Reviewed by Robert W. Sexty

Robert W. Sexty is a professor of commerce and business administration
at the Memorial University of Newfoundland and the author of Canadian
Business: Issues and Stakeholders.

Review

What criteria should be used to evaluate how-to or self-help books? Some
that come to mind are ease of reading, applicability, completeness, and
credibility.

The Instant Manager is easy to read, discussing complex topics in one
or more pages and relying heavily on point-form checklists. The ideas in
the book are applicable, if readers are seeking simplistic solutions. In
terms of completeness, the impression given here is that effective
management can be distilled down to a specific number of ideas—in this
book, a round number of 100. Credibility is lacking when the
“Communicating Upwards” section is followed by the quote “The most
important sale in life is to sell yourself to yourself.”

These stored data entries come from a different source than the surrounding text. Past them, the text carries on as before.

### src/design/gpo_top.sv
// Gesture pulse, wait and crosstalk offset configuration with the LED pulse sequencer.
`include "gpo_defines.svh"
// Summary of operation
// [RULE1] A three-bit wait code picks 0 to 39.2 ms idle between gesture cycles.
// [RULE2] Software should set the wait code before enabling the gesture engine.
// [RULE3] Integration lasts the programmed width; the LED stays on 1.33 us longer.
// [RULE4] Each directional offset is sign/magnitude: bit 7 negative, bits 6..0 magnitude.
// [RULE5] Each offset scales a correction applied to its own photodiode channel.
// [RULE6] Pulse width code 0..3 gives 4, 8, 16 or 32 us of integration time.
// [RULE7] Each gesture cycle emits the pulse count field plus one LED pulses.
// [RULE8] A sign-set zero-magnitude offset gives zero correction, like all zeros.
module gpo_top #(
    parameter int WAIT_STEP_CYC = `GPO_WAIT_STEP_NS / `GPO_CLK_PERIOD_NS,
    parameter int CORR_SHIFT = 0
) (
    input wire logic clk,
    input wire logic rst_b,
    input wire logic ce,
    input wire logic [7:0] reg_addr,
    input wire logic reg_wr,
    input wire logic [7:0] reg_wdata,
    output logic [7:0] reg_rdata,
    input wire logic [2:0] cycle_wait_code,
    input wire logic motion_engine_enable,
    input wire logic [31:0] pd_raw,
    input wire logic [3:0] pd_raw_valid,
    output logic [31:0] pd_corr,
    output logic [3:0] pd_corr_valid,
    output logic led_sink_pin,
    output logic integ_window
);
    localparam logic [3:0] WAIT_MULT [0:7] = '{`GPO_WAIT_MULT_0, `GPO_WAIT_MULT_1, `GPO_WAIT_MULT_2,
        `GPO_WAIT_MULT_3, `GPO_WAIT_MULT_4, `GPO_WAIT_MULT_5, `GPO_WAIT_MULT_6, `GPO_WAIT_MULT_7};
    localparam logic [15:0] BASE_CYC = 16'(`GPO_PLEN_BASE_CYC);
    localparam logic [15:0] MARGIN_CYC = 16'(`GPO_LED_MARGIN_CYC);
    localparam logic [23:0] GAP_CYC = 24'(`GPO_PULSE_GAP_CYC);

    logic rst_meta_ff;
    logic rst_sync_b;
    always_ff @(posedge clk or negedge rst_b) begin
        if (!rst_b) begin
            rst_meta_ff <= 1'b0;
            rst_sync_b <= 1'b0;
        end else begin
            rst_meta_ff <= 1'b1;
            rst_sync_b <= rst_meta_ff;
        end
    end

    gpo_pkg::gpo_byte_t north_crosstalk_offset_ff;
    gpo_pkg::gpo_byte_t south_crosstalk_offset_ff;
    gpo_pkg::gpo_byte_t west_crosstalk_offset_ff;
    gpo_pkg::gpo_byte_t east_crosstalk_offset_ff;
    gpo_pkg::gpo_byte_t led_pulse_shape_ff;
    logic [7:0] reg_rdata_ff;

    wire logic wr_north = reg_wr && (reg_addr == `GPO_ADDR_NORTH);
    wire logic wr_south = reg_wr && (reg_addr == `GPO_ADDR_SOUTH);
    wire logic wr_shape = reg_wr && (reg_addr == `GPO_ADDR_SHAPE);
    wire logic wr_west = reg_wr && (reg_addr == `GPO_ADDR_WEST);
    wire logic wr_east = reg_wr && (reg_addr == `GPO_ADDR_EAST);
    // Unmapped addresses read as zero.
    wire logic [7:0] nxt_rdata =
        (reg_addr == `GPO_ADDR_NORTH) ? north_crosstalk_offset_ff :
        (reg_addr == `GPO_ADDR_SOUTH) ? south_crosstalk_offset_ff :
        (reg_addr == `GPO_ADDR_SHAPE) ? led_pulse_shape_ff :
        (reg_addr == `GPO_ADDR_WEST) ? west_crosstalk_offset_ff :
        (reg_addr == `GPO_ADDR_EAST) ? east_crosstalk_offset_ff : 8'h00;

    always_ff @(posedge clk or negedge rst_sync_b) begin
        if (!rst_sync_b) begin
            north_crosstalk_offset_ff <= `GPO_OFFSET_RST;
            south_crosstalk_offset_ff <= `GPO_OFFSET_RST;
            west_crosstalk_offset_ff <= `GPO_OFFSET_RST;
            east_crosstalk_offset_ff <= `GPO_OFFSET_RST;
            led_pulse_shape_ff <= `GPO_SHAPE_RST;
            reg_rdata_ff <= 8'h00;
        end else if (ce) begin
            if (wr_north) north_crosstalk_offset_ff <= reg_wdata;
            if (wr_south) south_crosstalk_offset_ff <= reg_wdata;
            if (wr_west) west_crosstalk_offset_ff <= reg_wdata;
            if (wr_east) east_crosstalk_offset_ff <= reg_wdata;
            if (wr_shape) led_pulse_shape_ff <= reg_wdata;
            reg_rdata_ff <= nxt_rdata;
        end
    end
    assign reg_rdata = reg_rdata_ff;

    // Channel order is north, south, west, east.
    wire gpo_pkg::gpo_byte_t offs [0:3] = '{north_crosstalk_offset_ff, south_crosstalk_offset_ff,
        west_crosstalk_offset_ff, east_crosstalk_offset_ff};
    gpo_chan_if chan [0:3] ();
    genvar gi;
    generate
        for (gi = 0; gi < 4; gi++) begin : g_chan
            assign chan[gi].offset_code = offs[gi]; // RULE5
            assign chan[gi].raw = pd_raw[gi*8 +: 8];
            assign chan[gi].raw_valid = pd_raw_valid[gi];
            assign pd_corr[gi*8 +: 8] = chan[gi].corr;
            assign pd_corr_valid[gi] = chan[gi].corr_valid;
            gpo_offset_scale #(.CORR_SHIFT(CORR_SHIFT)) u_scale (
                .clk(clk),
                .rst_sync_b(rst_sync_b),
                .ce(ce),
                .ch(chan[gi])
            );
        end
    endgenerate

    gpo_pkg::gpo_state_t state_ff;
    gpo_pkg::gpo_state_t nxt_state;
    logic [23:0] cnt_ff;
    logic [23:0] nxt_cnt;
    logic [5:0] pulse_idx_ff;
    logic [5:0] nxt_pulse_idx;
    logic [7:0] shape_lat_ff;
    logic [23:0] wait_tgt_ff;
    logic led_ff;
    logic integ_ff;

    // The shape is latched per gesture cycle so a write mid-cycle never tears a pulse train.
    wire logic cycle_start = (nxt_state == gpo_pkg::GPO_S_ON) &&
        (state_ff == gpo_pkg::GPO_S_IDLE || state_ff == gpo_pkg::GPO_S_WAIT);
    wire logic [7:0] shape_use = cycle_start ? led_pulse_shape_ff : shape_lat_ff;
    wire logic [15:0] width_cyc = 16'(BASE_CYC << shape_lat_ff[`GPO_PLEN_MSB:`GPO_PLEN_LSB]); // RULE6
    wire logic [15:0] on_cyc = width_cyc + MARGIN_CYC; // RULE3
    wire logic [15:0] nxt_width_cyc = 16'(BASE_CYC << shape_use[`GPO_PLEN_MSB:`GPO_PLEN_LSB]);
    wire logic [5:0] pcnt = shape_lat_ff[`GPO_PCNT_MSB:`GPO_PCNT_LSB];
    wire logic [23:0] wait_tgt = 24'(32'(WAIT_MULT[cycle_wait_code]) * WAIT_STEP_CYC); // RULE1
    // A zero wait still spends one cycle in the wait state.
    wire logic [23:0] wait_last = (wait_tgt_ff == 24'h0) ? 24'h0 : wait_tgt_ff - 24'h1;

    always_comb begin
        nxt_state = state_ff;
        nxt_cnt = cnt_ff + 24'h1;
        nxt_pulse_idx = pulse_idx_ff;
        case (state_ff)
            gpo_pkg::GPO_S_IDLE: begin
                nxt_cnt = 24'h0;
                nxt_pulse_idx = 6'h00;
                if (motion_engine_enable) nxt_state = gpo_pkg::GPO_S_ON;
            end
            gpo_pkg::GPO_S_ON: begin
                if (cnt_ff == {8'h00, on_cyc} - 24'h1) begin
                    nxt_state = gpo_pkg::GPO_S_OFF;
                    nxt_cnt = 24'h0;
                end
            end
            gpo_pkg::GPO_S_OFF: begin
                if (cnt_ff == GAP_CYC - 24'h1) begin
                    nxt_cnt = 24'h0;
                    if (pulse_idx_ff == pcnt) begin // RULE7
                        nxt_state = gpo_pkg::GPO_S_WAIT;
                    end else begin
                        nxt_state = gpo_pkg::GPO_S_ON;
                        nxt_pulse_idx = pulse_idx_ff + 6'h01;
                    end
                end
            end
            gpo_pkg::GPO_S_WAIT: begin
                if (cnt_ff == wait_last) begin // RULE1
                    nxt_state = gpo_pkg::GPO_S_ON;
                    nxt_cnt = 24'h0;
                    nxt_pulse_idx = 6'h00;
                end
            end
            default: begin
                nxt_state = gpo_pkg::GPO_S_IDLE;
                nxt_cnt = 24'h0;
            end
        endcase
        if (!motion_engine_enable) begin
            nxt_state = gpo_pkg::GPO_S_IDLE;
            nxt_cnt = 24'h0;
        end
    end

    wire logic nxt_led = (nxt_state == gpo_pkg::GPO_S_ON);
    // Integration opens with the LED and closes the margin before it goes dark.
    wire logic nxt_integ = nxt_led && (nxt_cnt < {8'h00, nxt_width_cyc}); // RULE3

    always_ff @(posedge clk or negedge rst_sync_b) begin
        if (!rst_sync_b) begin
            state_ff <= gpo_pkg::GPO_S_IDLE;
            cnt_ff <= 24'h0;
            pulse_idx_ff <= 6'h00;
            shape_lat_ff <= `GPO_SHAPE_RST;
            wait_tgt_ff <= 24'h0;
            led_ff <= 1'b0;
            integ_ff <= 1'b0;
        end else if (ce) begin
            state_ff <= nxt_state;
            cnt_ff <= nxt_cnt;
            pulse_idx_ff <= nxt_pulse_idx;
            shape_lat_ff <= shape_use;
            if (nxt_state == gpo_pkg::GPO_S_WAIT && state_ff != gpo_pkg::GPO_S_WAIT) wait_tgt_ff <= wait_tgt;
            led_ff <= nxt_led; // RULE6
            integ_ff <= nxt_integ;
        end
    end
    assign led_sink_pin = led_ff;
    assign integ_window = integ_ff;

    logic [15:0] led_len_ff;
    logic [15:0] integ_len_ff;
    logic [6:0] tally_ff;
    logic [23:0] wait_len_ff;
    always_ff @(posedge clk or negedge rst_sync_b) begin
        if (!rst_sync_b) begin
            led_len_ff <= 16'h0;
            integ_len_ff <= 16'h0;
            tally_ff <= 7'h0;
            wait_len_ff <= 24'h0;
        end else if (ce) begin
            led_len_ff <= led_ff ? led_len_ff + 16'h1 : 16'h0;
            integ_len_ff <= integ_ff ? integ_len_ff + 16'h1 : 16'h0;
            if (state_ff == gpo_pkg::GPO_S_WAIT || state_ff == gpo_pkg::GPO_S_IDLE) tally_ff <= 7'h0;
            else if (state_ff == gpo_pkg::GPO_S_ON && nxt_state == gpo_pkg::GPO_S_OFF) tally_ff <= tally_ff + 7'h1;
            wait_len_ff <= (state_ff == gpo_pkg::GPO_S_WAIT) ? wait_len_ff + 24'h1 : 24'h0;
        end
    end
endmodule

Instant and easy solutions have been sold for years. In the old
American West, patent-medicine peddlers promised quick cures. Then came
the entrepreneurs selling get-rich-quick investment schemes. Today,
there are numerous peddlers of trendy, quick-solution management
approaches. Let the buyer beware: whether they’re promoting miracle
medicines, wealth-creating schemes, or solutions to complex management
challenges—all such operations promise more than they can deliver.